* **Exercise details**
From the line below that contains "wire a_errinf = al && (wa == 6'd4);" to the line that contains "(wa == 6'd20);", repeat every line exactly, both ends included, and nothing else.

Stored data
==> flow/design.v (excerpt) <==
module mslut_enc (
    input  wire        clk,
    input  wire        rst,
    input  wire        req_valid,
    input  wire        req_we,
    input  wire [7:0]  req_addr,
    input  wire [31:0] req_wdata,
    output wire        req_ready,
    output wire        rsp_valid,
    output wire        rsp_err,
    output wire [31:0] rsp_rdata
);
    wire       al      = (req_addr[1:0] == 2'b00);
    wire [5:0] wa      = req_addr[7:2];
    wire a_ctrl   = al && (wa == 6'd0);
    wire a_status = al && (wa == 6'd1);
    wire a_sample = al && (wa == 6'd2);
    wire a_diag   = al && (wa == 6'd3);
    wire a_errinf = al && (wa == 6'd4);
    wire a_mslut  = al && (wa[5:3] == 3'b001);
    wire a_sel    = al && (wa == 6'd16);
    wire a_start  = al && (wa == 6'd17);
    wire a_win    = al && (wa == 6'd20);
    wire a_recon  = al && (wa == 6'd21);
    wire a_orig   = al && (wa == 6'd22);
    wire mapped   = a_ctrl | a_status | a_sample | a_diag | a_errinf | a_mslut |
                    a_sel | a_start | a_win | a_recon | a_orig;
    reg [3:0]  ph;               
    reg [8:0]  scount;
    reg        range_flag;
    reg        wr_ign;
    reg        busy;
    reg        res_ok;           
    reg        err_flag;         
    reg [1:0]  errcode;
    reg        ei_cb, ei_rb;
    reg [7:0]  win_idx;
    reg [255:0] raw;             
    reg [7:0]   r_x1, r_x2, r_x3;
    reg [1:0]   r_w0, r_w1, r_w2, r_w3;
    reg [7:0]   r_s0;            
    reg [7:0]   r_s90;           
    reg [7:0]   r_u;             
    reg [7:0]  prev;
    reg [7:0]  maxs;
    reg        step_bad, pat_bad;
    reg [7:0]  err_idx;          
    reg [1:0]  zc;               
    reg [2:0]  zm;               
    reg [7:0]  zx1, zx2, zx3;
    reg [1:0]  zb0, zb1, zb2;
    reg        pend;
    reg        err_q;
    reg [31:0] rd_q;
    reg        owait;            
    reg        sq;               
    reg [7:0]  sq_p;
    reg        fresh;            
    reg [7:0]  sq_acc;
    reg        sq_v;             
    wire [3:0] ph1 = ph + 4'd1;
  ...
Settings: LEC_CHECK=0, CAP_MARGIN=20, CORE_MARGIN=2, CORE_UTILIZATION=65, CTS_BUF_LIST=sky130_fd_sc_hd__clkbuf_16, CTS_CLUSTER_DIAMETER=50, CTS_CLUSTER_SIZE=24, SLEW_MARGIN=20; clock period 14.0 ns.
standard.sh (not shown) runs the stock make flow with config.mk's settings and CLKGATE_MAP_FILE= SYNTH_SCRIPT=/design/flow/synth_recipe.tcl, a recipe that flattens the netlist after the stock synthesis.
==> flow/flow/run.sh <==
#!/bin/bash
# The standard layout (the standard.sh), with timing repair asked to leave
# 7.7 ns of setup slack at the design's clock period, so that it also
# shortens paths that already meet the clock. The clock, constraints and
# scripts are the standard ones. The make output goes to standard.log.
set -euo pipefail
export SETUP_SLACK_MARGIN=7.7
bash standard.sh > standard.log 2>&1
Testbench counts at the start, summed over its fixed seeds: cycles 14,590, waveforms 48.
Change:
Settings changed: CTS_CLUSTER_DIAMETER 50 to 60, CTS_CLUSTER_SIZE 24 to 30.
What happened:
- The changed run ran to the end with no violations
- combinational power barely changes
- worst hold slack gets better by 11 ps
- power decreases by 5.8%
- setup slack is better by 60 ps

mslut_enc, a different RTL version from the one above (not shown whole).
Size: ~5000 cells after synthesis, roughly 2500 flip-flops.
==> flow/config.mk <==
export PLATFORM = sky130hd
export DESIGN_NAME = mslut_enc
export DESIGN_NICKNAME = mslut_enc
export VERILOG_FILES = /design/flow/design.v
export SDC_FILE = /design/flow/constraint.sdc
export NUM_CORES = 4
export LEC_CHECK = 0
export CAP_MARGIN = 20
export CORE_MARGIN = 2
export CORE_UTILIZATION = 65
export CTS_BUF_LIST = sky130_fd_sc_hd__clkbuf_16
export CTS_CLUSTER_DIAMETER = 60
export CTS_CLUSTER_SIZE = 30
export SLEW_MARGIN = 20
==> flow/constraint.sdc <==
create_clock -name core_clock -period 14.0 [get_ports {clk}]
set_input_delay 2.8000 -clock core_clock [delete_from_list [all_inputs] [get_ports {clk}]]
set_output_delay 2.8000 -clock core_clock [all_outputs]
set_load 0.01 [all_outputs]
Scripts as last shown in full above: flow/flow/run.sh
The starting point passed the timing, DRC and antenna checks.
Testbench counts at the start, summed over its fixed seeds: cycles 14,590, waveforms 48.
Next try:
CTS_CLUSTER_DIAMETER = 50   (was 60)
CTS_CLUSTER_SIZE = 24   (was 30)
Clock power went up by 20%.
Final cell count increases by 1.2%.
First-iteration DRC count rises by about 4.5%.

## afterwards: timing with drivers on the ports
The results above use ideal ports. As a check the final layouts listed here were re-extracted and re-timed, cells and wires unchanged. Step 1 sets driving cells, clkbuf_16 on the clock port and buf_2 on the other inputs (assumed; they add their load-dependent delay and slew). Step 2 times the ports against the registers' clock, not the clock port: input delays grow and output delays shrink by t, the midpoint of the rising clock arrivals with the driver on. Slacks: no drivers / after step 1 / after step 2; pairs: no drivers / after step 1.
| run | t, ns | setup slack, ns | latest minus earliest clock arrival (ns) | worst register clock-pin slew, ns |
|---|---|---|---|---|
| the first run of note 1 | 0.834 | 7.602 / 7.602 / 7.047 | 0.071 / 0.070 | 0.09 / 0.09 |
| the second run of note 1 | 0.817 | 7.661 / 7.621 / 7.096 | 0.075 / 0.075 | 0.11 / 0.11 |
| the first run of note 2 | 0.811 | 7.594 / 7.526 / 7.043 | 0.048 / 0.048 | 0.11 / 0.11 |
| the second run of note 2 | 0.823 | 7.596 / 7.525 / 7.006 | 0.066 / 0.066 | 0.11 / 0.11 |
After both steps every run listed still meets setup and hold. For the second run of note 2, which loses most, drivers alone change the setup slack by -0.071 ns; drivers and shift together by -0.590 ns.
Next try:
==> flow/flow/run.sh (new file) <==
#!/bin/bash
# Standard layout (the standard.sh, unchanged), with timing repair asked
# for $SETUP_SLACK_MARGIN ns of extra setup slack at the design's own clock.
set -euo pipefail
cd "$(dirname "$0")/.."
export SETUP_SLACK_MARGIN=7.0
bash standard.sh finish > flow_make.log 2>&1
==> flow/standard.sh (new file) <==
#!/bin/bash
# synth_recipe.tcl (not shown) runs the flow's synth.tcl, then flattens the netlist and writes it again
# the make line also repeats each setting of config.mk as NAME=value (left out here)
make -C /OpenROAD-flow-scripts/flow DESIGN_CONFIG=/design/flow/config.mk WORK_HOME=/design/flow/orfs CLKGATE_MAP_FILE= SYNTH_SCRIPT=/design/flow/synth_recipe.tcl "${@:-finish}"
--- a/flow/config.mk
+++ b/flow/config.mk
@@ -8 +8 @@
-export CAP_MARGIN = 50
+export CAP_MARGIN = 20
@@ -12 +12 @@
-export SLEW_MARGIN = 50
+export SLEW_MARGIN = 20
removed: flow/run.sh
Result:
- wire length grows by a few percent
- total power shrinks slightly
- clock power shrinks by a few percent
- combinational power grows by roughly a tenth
What follows belongs to an exercise in optimizing a design on an open flow for small area, a short achievable clock period and few clock cycles; a production flow would make more cautious choices. Where RTL was checked, it was by simulation tests only, not by an equivalence proof against the original. No activity file was given, so power comes from the tool's default toggle rates.

==> flow/design.v <==
module rune512_codec #(
    parameter P = 64,    
    parameter S = 59     
) (
    input  wire        clk,
    input  wire        rst,
    input  wire        cmd_valid,
    output wire        cmd_ready,
    input  wire [2:0]  cmd_op,
    input  wire        cmd_pfx,
    input  wire        cmd_emptyok,
    input  wire        in_valid,
    output wire        in_ready,
    input  wire [11:0] in_data,
    output wire        out_valid,
    input  wire        out_ready,
    output wire [9:0]  out_data,
    output wire        done,
    output reg  [3:0]  err,
    output reg         shortsub,
    output wire [15:0] result,
    output wire [7:0]  consumed,
    output wire [7:0]  outlen
);
    reg        cmd_ready_r;   
    reg        st_bin;        
    reg        st_tin;        
    reg        st_out;        
    reg        done_r;        
    reg        op_enc, op_dec, pfx, emptyok;
    reg        in_ready_r;
    reg [5:0]  lag;           
    reg        iv;
    reg [11:9] id;            
    reg        id_end;        
    reg [8:0]  ida;           
    reg [575:0] ring;
    reg [15:0] crc;           
    reg [15:0] spec;          
    reg [6:0]  cnt;           
    reg [6:0]  rem;           
    reg        rnz;           
    reg [2:0]  m3;            
    reg [3:0]  lo;            
    reg [7:0]  acc;           
    reg        over, p0;
    reg        first;         
    reg        tok_seen, pfx_bad, stopped, cap;
    reg [16:0] hdr;
    reg        ov, last_r;
    reg [9:0]  od;
    reg [6:0]  oln;
    reg [1:0]  ost;           
    reg [8:0]  rd;            
    reg [7:0]  tl, th;        
    assign cmd_ready = cmd_ready_r;
    assign in_ready  = in_ready_r;
    assign out_valid = ov;
    assign out_data  = od;
    assign done      = done_r;
    assign result    = crc;
    assign consumed  = {1'b0, cnt};
    assign outlen    = {1'b0, oln};
    wire cmd_fire = cmd_valid & cmd_ready_r;
    wire in_move  = in_valid & in_ready_r;
    wire in_end   = op_dec ? in_data[11] : in_data[8];
    wire legal    = (cmd_op == 3'd0) | (cmd_op == 3'd1) | (cmd_op == 3'd2);
    wire in_phase = st_bin | st_tin;
    wire [15:0] ch [0:9];
    assign ch[0] = crc;
    genvar g;
    generate
        for (g = 0; g < 9; g = g + 1) begin : g_chain
            wire fb = ch[g][15] ^ ida[8-g];
            assign ch[g+1] = {ch[g][14:0], 1'b0} ^ (fb ? 16'h1021 : 16'h0000);
        end
    endgenerate
    wire        parity_d = hdr[16];
    reg  [15:0] spec_n;
    always @(*) begin
        case (m3)
        3'd0: spec_n = parity_d ? ch[1] : ch[9];
        3'd1: spec_n = ch[8];
        3'd2: spec_n = ch[7];
        3'd3: spec_n = ch[6];
        3'd4: spec_n = ch[5];
        3'd5: spec_n = ch[4];
        3'd6: spec_n = ch[3];
        default: spec_n = ch[2];
        endcase
    end
    wire [7:0]  ibyte = id_end ? 8'd0 : ida[8:1];
    wire [16:0] x17   = {acc, (op_dec ? rd : {ibyte, 1'b0})};
    reg  [8:0]  win;
    always @(*) begin
        case (lo)
        4'd0: win = x17[8:0];
        4'd1: win = x17[9:1];
        4'd2: win = x17[10:2];
        4'd3: win = x17[11:3];
        4'd4: win = x17[12:4];
        4'd5: win = x17[13:5];
        4'd6: win = x17[14:6];
        4'd7: win = x17[15:7];
        default: win = x17[16:8];
        endcase
    end
    wire pbyte   = iv & ~op_dec & ~id_end;
    wire full    = cnt[6];                              
    wire take    = pbyte & ~full;
    wire ovf     = pbyte & full;
    wire [15:0] crc_nx = ovf ? 16'd0 : (take ? ch[8] : crc);
    wire over_nx = over | ovf;
    wire c0      = first;
    wire lo0     = (lo == 4'd0);
    wire [3:0] lo_nx = ~take ? lo : (c0 ? 4'd7 : (lo0 ? 4'd8 : lo - 4'd1));
    wire stor    = take & ~c0 & ~lo0;
    wire part    = take ? (c0 | lo0 | (lo != 4'd1)) : ~lo0;    
    wire [6:0] rem_a = rem + {6'd0, stor};
    wire [6:0] rem_b = rem + {5'd0, stor & part, stor ^ part};
    wire bend    = in_move & st_bin & in_data[8];       
    wire enc_go  = bend & op_enc & ~over_nx;
    wire t_end   = id[11];
    wire t_sent  = id[10];
    wire t_valid = id[9];
    wire run_tok = iv & op_dec & ~t_end & ~(~tok_seen & pfx) &
                   ~(pfx_bad | stopped | cap) & t_valid & (cnt != S);
    wire deval   = iv & st_tin & t_end;
    wire dec_crc_ok = (spec == hdr[15:0]);
    wire dec_ok  = tok_seen & ~pfx_bad & ~cap & (cnt > 7'd1) & dec_crc_ok;
    wire dec_adj = (m3 == 3'd1) & parity_d;
    wire dec_m0  = (rem == 7'd0);
    wire [6:0] dec_m_m1 = rem - 7'd1 - {6'd0, dec_adj};
    wire dec_go  = deval & dec_ok & ~dec_m0;
    wire       wr    = op_dec ? run_tok : iv;
    wire [8:0] wdata = op_dec ? ida : win;
    wire [7:0] tap_l = tl;
    wire [7:0] tap_h = th;
    wire [7:0] tl_inc = {tl[6:0], tl[7]};
    wire [7:0] th_inc = tl[7] ? {th[6:0], th[7]} : th;
    wire [7:0] tl_dec = {tl[0], tl[7:1]};
    wire [7:0] th_dec = tl[0] ? {th[0], th[7:1]} : th;
    reg  [8:0] rtap, rgrp;
    integer gi, gj;
    always @(*) begin
        rtap = 9'd0;
        for (gj = 0; gj < 8; gj = gj + 1) begin
            rgrp = 9'd0;
            for (gi = 0; gi < 8; gi = gi + 1)
                rgrp = rgrp | (ring[(gj*8+gi)*9 +: 9] & {9{tap_l[gi]}});
            rtap = rtap | (rgrp & {9{tap_h[gj]}});
        end
    end
    wire go  = enc_go | dec_go;
    wire ld  = (st_out ? rnz : go) & (~ov | out_ready);
    reg  [9:0] enext;
    always @(*) begin
        case (ost)
        2'd0: enext = 10'h200;
        2'd1: enext = {1'b0, (lo_nx == 4'd1), crc_nx[15:8]};
        2'd2: enext = {1'b0, crc[7:0], p0};
        default: enext = {1'b0, rd};
        endcase
    end
    wire [9:0] onext   = op_dec ? {2'b00, win[8:1]} : enext;
    wire       consume = ld & (op_dec ? (lo != 4'd8) : (ost == 2'd3));
    reg [6:0] rem_d;
    always @(*) begin
        rem_d = rem;
        if (cmd_ready_r)
            rem_d = {6'd0, cmd_pfx} + 7'd1;
        else if (st_bin)
            rem_d = bend ? rem_b : rem_a;       
        else if (st_tin) begin
            if (deval)
                rem_d = dec_m_m1;
            else if (run_tok && cnt == 7'd1)
                rem_d = 7'd0;
            else if (run_tok && cnt[6:1] != 6'd0)
                rem_d = rem + ((m3 == 3'd0) ? 7'd2 : 7'd1);
        end else if (st_out && ld)
            rem_d = rem - 7'd1;
    end
    always @(posedge clk) begin
        id     <= in_data[11:9];
        id_end <= in_data[8];
        ida    <= op_dec ? in_data[8:0] : {in_data[7:0], 1'b0};
        ring   <= {ring[566:0], (wr ? wdata : ring[575:567])};
        rem    <= rem_d;
        if (deval)
            rnz <= (rem != (dec_adj ? 7'd2 : 7'd1));
        else if (st_out && ld)
            rnz <= (rem != 7'd1);
        else if (!st_out)
            rnz <= 1'b1;
        iv     <= in_move;
        if (cmd_fire) begin
            in_ready_r <= legal;
            lag        <= 6'd0;
        end else if (in_move) begin
            in_ready_r <= ~in_end;
            lag        <= 6'd0;
        end else begin
            in_ready_r <= ~in_ready_r & in_phase & (lag == 6'd63);
            lag        <= lag + 6'd1;
        end
        if (ld) begin
            ov <= 1'b1;
            od <= onext;
        end else if (out_ready) begin
            ov <= 1'b0;
        end
        if (done_r) begin
            done_r      <= 1'b0;
            cmd_ready_r <= 1'b1;
        end
        if (cmd_ready_r && cmd_fire) begin
            cmd_ready_r <= 1'b0;
            op_enc   <= (cmd_op == 3'd0);
            op_dec   <= (cmd_op == 3'd1);
            pfx      <= cmd_pfx;
            emptyok  <= cmd_emptyok;
            err      <= legal ? 4'd0 : 4'd6;
            shortsub <= 1'b0;
            crc      <= 16'd0;
            spec     <= 16'd0;
            cnt      <= 7'd0;
            first    <= 1'b1;
            over     <= 1'b0;
            lo       <= 4'd0;
            p0       <= 1'b0;
            tok_seen <= 1'b0;
            pfx_bad  <= 1'b0;
            stopped  <= 1'b0;
            cap      <= 1'b0;
            oln      <= 7'd0;
            ost      <= cmd_pfx ? 2'd0 : 2'd1;
            m3       <= (cmd_op == 3'd1) ? 3'd0 : 3'd2;
            th       <= 8'h80;
            tl       <= (cmd_op != 3'd1) ? 8'h10 : (cmd_pfx ? 8'h04 : 8'h08);
            st_tin   <= (cmd_op == 3'd1);
            st_bin   <= (cmd_op == 3'd0) | (cmd_op == 3'd2);
            done_r   <= ~legal;
        end
        if (st_bin) begin
            tl  <= tl_inc;
            th  <= th_inc;
            crc  <= crc_nx;
            over <= over_nx;
            lo   <= lo_nx;
            cnt  <= cnt + {6'd0, take};
            if (take) begin
                first <= 1'b0;
                acc <= ida[8:1];
                if (c0) p0 <= ida[8];
            end
            if (bend) begin
                st_bin <= 1'b0;
                if (enc_go) begin
                    st_out <= 1'b1;
                    last_r <= 1'b0;
                end else begin
                    done_r <= 1'b1;
                    cnt    <= 7'd0;
                    if (over_nx) err <= 4'd8;
                end
            end
        end
        if (iv && !op_dec && cnt == 7'd1 && (take || id_end))
            rd <= win;
        if (st_tin) begin
            tl <= tl_inc;
            th <= th_inc;
            if (iv) begin
                if (t_end) begin
                    st_tin <= 1'b0;
                    if (!tok_seen) begin
                        err   <= (~pfx & emptyok) ? 4'd0 : 4'd1;
                    end else if (pfx_bad) begin
                        err   <= 4'd2;
                    end else if (cap) begin
                        err   <= 4'd8;
                    end else if (cnt == 7'd0) begin
                        err      <= 4'd3;
                        shortsub <= 1'b1;
                    end else if (cnt == 7'd1) begin
                        err   <= 4'd3;
                    end else if (!dec_crc_ok) begin
                        err   <= 4'd5;
                    end
                    if (dec_ok) begin
                        crc <= hdr[15:0];
                        cnt <= cnt + {6'd0, pfx};
                    end else begin
                        crc <= 16'd0;
                        cnt <= 7'd0;
                    end
                    if (dec_go) begin
                        st_out <= 1'b1;
                        last_r <= (dec_m_m1 == 7'd0);
                    end else begin
                        done_r <= 1'b1;
                    end
                end else begin
                    tok_seen <= 1'b1;
                    if (!tok_seen && pfx) begin
                        pfx_bad <= ~t_sent;
                    end else if (pfx_bad || stopped || cap) begin
                    end else if (!t_valid) begin
                        stopped <= 1'b1;
                    end else if (cnt == S) begin
                        cap <= 1'b1;
                    end else begin
                        cnt <= cnt + 7'd1;
                        m3  <= m3 + 3'd1;
                        if (cnt == 7'd0) hdr[16:8] <= ida;
                        if (cnt == 7'd1) begin
                            hdr[7:0] <= ida[8:1];
                            acc      <= ida[7:0];
                            lo       <= 4'd1;
                            crc      <= ida[0] ? 16'h1021 : 16'h0000;
                            spec     <= 16'd0;
                        end
                        if (cnt[6:1] != 6'd0) begin
                            crc  <= ch[9];
                            spec <= spec_n;
                        end
                        if (cnt == 7'd2) rd <= ida;
                    end
                end
            end
        end
        if (st_out) begin
            tl <= tl_inc;
            th <= th_inc;
            if (!op_dec) cnt <= 7'd0;
            if (ov && out_ready && last_r) begin
                st_out <= 1'b0;
                done_r <= 1'b1;
            end
        end
        if (st_out || go) begin
            if (ld) begin
                oln <= oln + 7'd1;
                if (st_out) last_r <= (rem == 7'd1);
                if (!op_dec && ost != 2'd3) ost <= ost + 2'd1;
                if (op_dec) begin
                    if (lo == 4'd8) lo <= 4'd0;
                    else begin
                        acc <= rd[7:0];
                        lo  <= lo + 4'd1;
                    end
                end
            end
            if (consume) begin
                rd <= rtap;
                if (!op_dec && m3 == 3'd7) begin
                    m3  <= 3'd0;
                    tl  <= tl_dec;         
                    th  <= th_dec;
                end else begin
                    m3  <= m3 + 3'd1;
                    tl  <= tl;             
                    th  <= th;
                end
            end
        end
        if (rst) begin
            cmd_ready_r <= 1'b1;
            st_bin      <= 1'b0;
            st_tin      <= 1'b0;
            st_out      <= 1'b0;
            done_r      <= 1'b0;
            in_ready_r  <= 1'b0;
            iv          <= 1'b0;
            ov          <= 1'b0;
        end
    end
endmodule
Settings: LEC_CHECK=0, CAP_MARGIN=20, CORE_MARGIN=2, CORE_UTILIZATION=55, CTS_CLUSTER_DIAMETER=60, CTS_CLUSTER_SIZE=20, PLACE_DENSITY=0.7, SETUP_SLACK_MARGIN=5, SLEW_MARGIN=20; clock period 8.0 ns.
run.sh (not shown) runs the stock make flow with config.mk's settings and CLKGATE_MAP_FILE= SYNTH_SCRIPT=/design/flow/synth_recipe.tcl, a recipe that flattens the netlist after the stock synthesis.
Then changed:
--- a/flow/design.v
+++ b/flow/design.v
@@ -43,17 +43,16 @@
     reg [2:0]  m3;            
     reg [3:0]  lo;            
     reg [7:0]  acc;           
     reg        over, p0;
-    reg        first;         
     reg        tok_seen, pfx_bad, stopped, cap;
     reg [16:0] hdr;
     reg        ov, last_r;
     reg [9:0]  od;
     reg [6:0]  oln;
     reg [1:0]  ost;           
     reg [8:0]  rd;            
-    reg [7:0]  tl, th;        
+    reg [5:0]  tap;           
     assign cmd_ready = cmd_ready_r;
     assign in_ready  = in_ready_r;
     assign out_valid = ov;
     assign out_data  = od;
@@ -105,20 +104,18 @@
         default: win = x17[16:8];
         endcase
     end
     wire pbyte   = iv & ~op_dec & ~id_end;
-    wire full    = cnt[6];                              
+    wire full    = (cnt == P);
     wire take    = pbyte & ~full;
     wire ovf     = pbyte & full;
     wire [15:0] crc_nx = ovf ? 16'd0 : (take ? ch[8] : crc);
     wire over_nx = over | ovf;
-    wire c0      = first;
+    wire c0      = (cnt == 7'd0);
     wire lo0     = (lo == 4'd0);
     wire [3:0] lo_nx = ~take ? lo : (c0 ? 4'd7 : (lo0 ? 4'd8 : lo - 4'd1));
     wire stor    = take & ~c0 & ~lo0;
-    wire part    = take ? (c0 | lo0 | (lo != 4'd1)) : ~lo0;    
-    wire [6:0] rem_a = rem + {6'd0, stor};
-    wire [6:0] rem_b = rem + {5'd0, stor & part, stor ^ part};
+    wire [6:0] rem_nx = rem + {6'd0, stor};
     wire bend    = in_move & st_bin & in_data[8];       
     wire enc_go  = bend & op_enc & ~over_nx;
     wire t_end   = id[11];
     wire t_sent  = id[10];
@@ -133,14 +130,10 @@
     wire [6:0] dec_m_m1 = rem - 7'd1 - {6'd0, dec_adj};
     wire dec_go  = deval & dec_ok & ~dec_m0;
     wire       wr    = op_dec ? run_tok : iv;
     wire [8:0] wdata = op_dec ? ida : win;
-    wire [7:0] tap_l = tl;
-    wire [7:0] tap_h = th;
-    wire [7:0] tl_inc = {tl[6:0], tl[7]};
-    wire [7:0] th_inc = tl[7] ? {th[6:0], th[7]} : th;
-    wire [7:0] tl_dec = {tl[0], tl[7:1]};
-    wire [7:0] th_dec = tl[0] ? {th[0], th[7:1]} : th;
+    wire [7:0] tap_l = 8'd1 << tap[2:0];
+    wire [7:0] tap_h = 8'd1 << tap[5:3];
     reg  [8:0] rtap, rgrp;
     integer gi, gj;
     always @(*) begin
         rtap = 9'd0;
@@ -169,9 +162,9 @@
         rem_d = rem;
         if (cmd_ready_r)
             rem_d = {6'd0, cmd_pfx} + 7'd1;
         else if (st_bin)
-            rem_d = bend ? rem_b : rem_a;       
+            rem_d = bend ? (rem_nx + {6'd0, lo_nx != 4'd0}) : rem_nx;
         else if (st_tin) begin
             if (deval)
                 rem_d = dec_m_m1;
             else if (run_tok && cnt == 7'd1)
@@ -224,9 +217,8 @@
             shortsub <= 1'b0;
             crc      <= 16'd0;
             spec     <= 16'd0;
             cnt      <= 7'd0;
-            first    <= 1'b1;
             over     <= 1'b0;
             lo       <= 4'd0;
             p0       <= 1'b0;
             tok_seen <= 1'b0;
@@ -235,23 +227,20 @@
             cap      <= 1'b0;
             oln      <= 7'd0;
             ost      <= cmd_pfx ? 2'd0 : 2'd1;
             m3       <= (cmd_op == 3'd1) ? 3'd0 : 3'd2;
-            th       <= 8'h80;
-            tl       <= (cmd_op != 3'd1) ? 8'h10 : (cmd_pfx ? 8'h04 : 8'h08);
+            tap      <= (cmd_op == 3'd1) ? (6'd59 - {5'd0, cmd_pfx}) : 6'd60;
             st_tin   <= (cmd_op == 3'd1);
             st_bin   <= (cmd_op == 3'd0) | (cmd_op == 3'd2);
             done_r   <= ~legal;
         end
         if (st_bin) begin
-            tl  <= tl_inc;
-            th  <= th_inc;
+            tap  <= tap + 6'd1;
             crc  <= crc_nx;
             over <= over_nx;
             lo   <= lo_nx;
             cnt  <= cnt + {6'd0, take};
             if (take) begin
-                first <= 1'b0;
                 acc <= ida[8:1];
                 if (c0) p0 <= ida[8];
             end
             if (bend) begin
@@ -268,10 +257,9 @@
         end
         if (iv && !op_dec && cnt == 7'd1 && (take || id_end))
             rd <= win;
         if (st_tin) begin
-            tl <= tl_inc;
-            th <= th_inc;
+            tap <= tap + 6'd1;
             if (iv) begin
                 if (t_end) begin
                     st_tin <= 1'b0;
                     if (!tok_seen) begin
@@ -330,10 +318,9 @@
                 end
             end
         end
         if (st_out) begin
-            tl <= tl_inc;
-            th <= th_inc;
+            tap <= tap + 6'd1;
             if (!op_dec) cnt <= 7'd0;
             if (ov && out_ready && last_r) begin
                 st_out <= 1'b0;
                 done_r <= 1'b1;
@@ -355,14 +342,12 @@
             if (consume) begin
                 rd <= rtap;
                 if (!op_dec && m3 == 3'd7) begin
                     m3  <= 3'd0;
-                    tl  <= tl_dec;         
-                    th  <= th_dec;
+                    tap <= tap - 6'd1;     
                 end else begin
                     m3  <= m3 + 3'd1;
-                    tl  <= tl;             
-                    th  <= th;
+                    tap <= tap;            
                 end
             end
         end
         if (rst) begin
Worst setup slack improves by 110 ps.
Final cell count came out higher by 3.9%.
Die area came out higher by 1.5%.
Combinational power came out higher by 73%.
Count of clock-buffer cells in the layout came out lower by 1.
Testbench counts after the change, summed over its fixed seeds: cycles 11,571.
Function not checked in the first run of this note: the RTL went through the layout flow alone.

==> port drivers added, routing unchanged <==
How much do the figures lean on ideal ports? The routed layouts below were timed once more, with nothing changed but the port constraints. Step 1 sets driving cells, clkbuf_16 on the clock port and buf_2 on the other inputs (assumed; they add their load-dependent delay and slew). Step 2 times the ports against the registers' clock, not the clock port: input delays grow and output delays shrink by t, the midpoint of the rising clock arrivals with the driver on. a / b / c = ideal / step 1 / step 2; a / b = the first two.
| run | shift t [ns] | setup slack, ns | hold slack, ns | worst setup path after step 2 | slew at the worst register clock pin (ns) |
|---|---|---|---|---|---|
| the first run | 0.689 | 4.895 / 4.895 / 4.320 | 0.338 / 0.338 / 0.338 | input to register | 0.08 / 0.08 |
| the second run | 0.668 | 5.007 / 4.957 / 4.354 | 0.347 / 0.347 / 0.347 | input to register | 0.08 / 0.08 |
After both steps setup and hold are still met in every run listed. For the second run, which loses most, drivers alone change the setup slack by -0.050 ns; drivers and shift together by -0.653 ns.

* **Response box**
    wire a_errinf = al && (wa == 6'd4);
    wire a_mslut  = al && (wa[5:3] == 3'b001);
    wire a_sel    = al && (wa == 6'd16);
    wire a_start  = al && (wa == 6'd17);
    wire a_win    = al && (wa == 6'd20);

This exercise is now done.